--- Records supplied Enclosed Below ---

### src/hbc_back.sv
// Back end: overlay blend, evaluation counters and the result register.
module hbc_back #(
    parameter int TOTAL_COUNT_BITS = 32
) (
    input  logic                 clk,
    input  logic                 rst_n,
    input  logic                 q_empty,
    input  hbc_pkg::hbc_word_t   q_word,
    output logic                 q_pop,
    input  hbc_pkg::hbc_overlay_t overlay,
    input  logic                 pop,
    output logic                 empty,
    output logic                 is_floor,
    output logic [7:0]           out_blue,
    output logic [7:0]           out_green,
    output logic [7:0]           out_red,
    output logic [31:0]          correct_total,
    output logic [31:0]          incorrect_total
);
    import hbc_pkg::*;

    localparam int TW = TOTAL_COUNT_BITS;

    logic          valid_reg;
    logic [TW-1:0] correct_reg, incorrect_reg;
    logic          is_floor_reg;
    logic [7:0]    blue_reg, green_reg, red_reg;

    logic          load;
    logic [8:0]    sum_b, sum_g, sum_r;
    logic [TW+31:0] ext_c, ext_i;

    assign load  = !q_empty && (!valid_reg || pop);
    assign q_pop = load;
    assign empty = !valid_reg;

    assign sum_b = {1'b0, q_word.blue}  + {1'b0, overlay.blue};
    assign sum_g = {1'b0, q_word.green} + {1'b0, overlay.green};
    assign sum_r = {1'b0, q_word.red}   + {1'b0, overlay.red};

    // Counters move only when the next word loads, so they match the shown result
    assign ext_c = {32'b0, correct_reg};
    assign ext_i = {32'b0, incorrect_reg};
    assign correct_total   = (ext_c[TW+31:32] != '0) ? '1 : ext_c[31:0];
    assign incorrect_total = (ext_i[TW+31:32] != '0) ? '1 : ext_i[31:0];

    assign is_floor  = is_floor_reg;
    assign out_blue  = blue_reg;
    assign out_green = green_reg;
    assign out_red   = red_reg;

    always_ff @(posedge clk or negedge rst_n)
    begin
        if (!rst_n)
        begin
            valid_reg     <= 1'b0;
            correct_reg   <= '0;
            incorrect_reg <= '0;
        end
        else
        begin
            if (load)
            begin
                valid_reg <= 1'b1;
            end
            else if (pop)
            begin
                valid_reg <= 1'b0;
            end
            if (load && (q_word.kind == KIND_EVALUATE))
            begin
                if (q_word.pred == q_word.label)
                begin
                    if (!(&correct_reg))
                    begin
                        correct_reg <= correct_reg + TW'(1);
                    end
                end
                else if (!(&incorrect_reg))
                begin
                    incorrect_reg <= incorrect_reg + TW'(1);
                end
            end
        end
    end

    always_ff @(posedge clk)
    begin
        if (load)
        begin
            is_floor_reg <= q_word.pred;
            blue_reg     <= q_word.pred ? sum_b[8:1] : q_word.blue;
            green_reg    <= q_word.pred ? sum_g[8:1] : q_word.green;
            red_reg      <= q_word.pred ? sum_r[8:1] : q_word.red;
        end
    end

endmodule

--- End of Enclosed Records supplied ---

### Task
Your answer should be the lines of the material above that include "pred".

### Output below
                if (q_word.pred == q_word.label)
            is_floor_reg <= q_word.pred;
            blue_reg     <= q_word.pred ? sum_b[8:1] : q_word.blue;
            green_reg    <= q_word.pred ? sum_g[8:1] : q_word.green;
            red_reg      <= q_word.pred ? sum_r[8:1] : q_word.red;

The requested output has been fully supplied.